→ **THE INPUT**:
## config.mk

```make
export PLATFORM = sky130hd
export DESIGN_NAME = sync_fifo
export DESIGN_NICKNAME = d
export VERILOG_FILES = /design/src/design/sync_fifo.sv
export SDC_FILE = /design/constraint.sdc
export NUM_CORES = 1
export LEC_CHECK = 0
export BUFFER_PORTS_ARGS = -buffer_cell sky130_fd_sc_hd__buf_2
export CAP_MARGIN = 10
export CORE_UTILIZATION = 50
export DETAILED_ROUTE_END_ITERATION = 10
export PLACE_DENSITY_LB_ADDON = 0.08
export SLEW_MARGIN = 20
export SYNTH_ARGS = -nofsm -noshare
export SYNTH_HDL_FRONTEND = slang
export SYNTH_SLANG_ARGS = --single-unit
```

## constraint.sdc

```tcl
create_clock -name clk -period 4 [get_ports clk]
set_clock_uncertainty 0.2 [all_clocks]
set_input_delay 0.6 -clock clk [delete_from_list [all_inputs] [get_ports clk]]
set_output_delay 0.6 -clock clk [all_outputs]
set_load 0.02 [all_outputs]
```

## src/design/sync_fifo.sv

```systemverilog
`timescale 1ns/1ps

module sync_fifo #(
	parameter int WIDTH = 16,
	parameter int DEPTH = 16
) (
	input  logic             clk,
	input  logic             rst,
	input  logic             wr_en,
	input  logic [WIDTH-1:0] wr_data,
	input  logic             rd_en,
	output logic [WIDTH-1:0] rd_data,
	output logic             full,
	output logic             empty
);

	localparam int AW = (DEPTH > 1) ? $clog2(DEPTH) : 1;

	logic [WIDTH-1:0] mem [DEPTH];
	logic [AW-1:0]    wr_ptr;
	logic [AW-1:0]    rd_ptr;
	logic [AW:0]      count;
	logic [AW:0]      count_next;
	logic             do_wr;
	logic             do_rd;

	// Writes when full and reads when empty are dropped
	assign do_wr = wr_en && !full;
	assign do_rd = rd_en && !empty;

	always_comb begin
		case ({do_wr, do_rd})
			2'b10:   count_next = count + 1'b1;
			2'b01:   count_next = count - 1'b1;
			default: count_next = count;
		endcase
	end

	always_ff @(posedge clk) begin
		if (rst) begin
			wr_ptr <= '0;
			rd_ptr <= '0;
			count  <= '0;
			full   <= 1'b0;
			empty  <= 1'b1;
		end else begin
			if (do_wr) begin
				wr_ptr <= (wr_ptr == AW'(DEPTH - 1)) ? '0 : wr_ptr + 1'b1;
			end
			if (do_rd) begin
				rd_ptr <= (rd_ptr == AW'(DEPTH - 1)) ? '0 : rd_ptr + 1'b1;
			end
			count <= count_next;
			full  <= (count_next == (AW+1)'(DEPTH));
			empty <= (count_next == '0);
		end
	end

	always_ff @(posedge clk) begin
		if (do_wr) begin
			mem[wr_ptr] <= wr_data;
		end
	end

	// Head is visible without a read strobe
	assign rd_data = mem[rd_ptr];

endmodule

```

==> out/qor.yml <==
outcome:
  status: "finished clean"
logic_synthesis:
  ys_top_cells_by_area: "edfxtp_1 71%, mux4_2 10%, mux4_1 7.3%"
  syn-cell-area_um2: 10800
  yosys.area.top_type: "edfxtp_1"
  synth_top_area_frac: 0.711
  avgSynthCellArea_um2: 22.4
  synthCells: 483
  yosysMostFrequentCell: "edfxtp_1"
  synth_nets: 510
  synth_edf_count: 256
  synth_seq_cells: 275
  synthArstFlopShare: 0
  ys_seq_area_frac: 0.746
  synth-main-ff-cell: "edfxtp_1"
  synth_common_cells: "256 x edfxtp_1, 50 x mux4_2, 30 x mux4_1"
  ys_warn_count: 0
  synthDistinctLibCells: 37
floorplanning:
  die_area_um2: 22200
  rows: 53
  coreArea_um2: 21100
  io_pins: 38
  die_w_um: 149
  dieHeight_um: 149
  floorplan.initialDensity: 0.513
clocking:
  cts.sink_count: 275
  cts.htree.levels: 1
  cts_resized: 0
  cts_buffer_depth: 3
  cts_buffers: 29
  cts_tree: "yes"
  post_cts_buffers: 0
  hold_buffers: 0
  cts-root-buf: "clkbuf_16"
  clk-insertion-delay-late_ns: 0.53
  clk_pin_slew_ns: 0.06
worst_setup_path:
  rrSetupSlack_ns: 1.51
  worst_setup_path_start_kind: "flip-flop"
  worstSetupPathType: "reg -> out"
  arrival_ns: 2.70
  endpoint_kind: "primary output"
  critical_path_required_ns: 3.20
  cp_max_fo: 22
sta:
  hold_ws_ns: 0.237
  finalSetupViolations: 0
  final.min_clock_period_ns: 3.50
  worst_pin_slew_ns: 0.701
  tns_ns: 0
  drv_slew: 0
  max-slew-margin-rel: 0.532
  finalHoldViolations: 0
  setup_slack_ns: 0.498
  rsz0062_at_grt: "false"
  max_freq_mhz: 286
  finalCritPeriodShare: 0.875
route:
  dr.pass1.iters: 4
  vias: 4922
  viasPerCell: 5.84
  detail-route-antenna-nets: 0
  detail_route.iter0.violations: 352
  drc: 0
  wl_mm: 21.2
  wl_per_cell_um: 25.1
layout:
  final_nets: 577
  post-route-util: 0.582
  layout-drive-gt1-share: 0.295
  syn2layout_area_growth_pct: 13.6
global_route:
  antenna_found_initial: 0
  grt_pass1_vias: 5099
  grt_pass1_wl_mm: 31.7
  grt_max_degree: 42
  track_usage: 0.201
  grt_overflow: 0
hold_path:
  hold_path_class: "in -> reg"
power:
  power_density_nw_per_um2: 509
  power_mw: 6.25
  cellLeakagePower_nw: 3.96
  vdd_ir_drop_max_v: 0.000330
placement:
  hpwl_mm: 12.2
  dp_slack_ns: 1.01
  place_congestion: 0.705
  io_buffers: 37
flow_run:
  cap_violations: 0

→ **TASK BRIEF**: What lines in the data above contain the word "WIDTH"? Copy them all.

→ **WRITTEN ANSWER**:
	parameter int WIDTH = 16,
	input  logic [WIDTH-1:0] wr_data,
	output logic [WIDTH-1:0] rd_data,
	logic [WIDTH-1:0] mem [DEPTH];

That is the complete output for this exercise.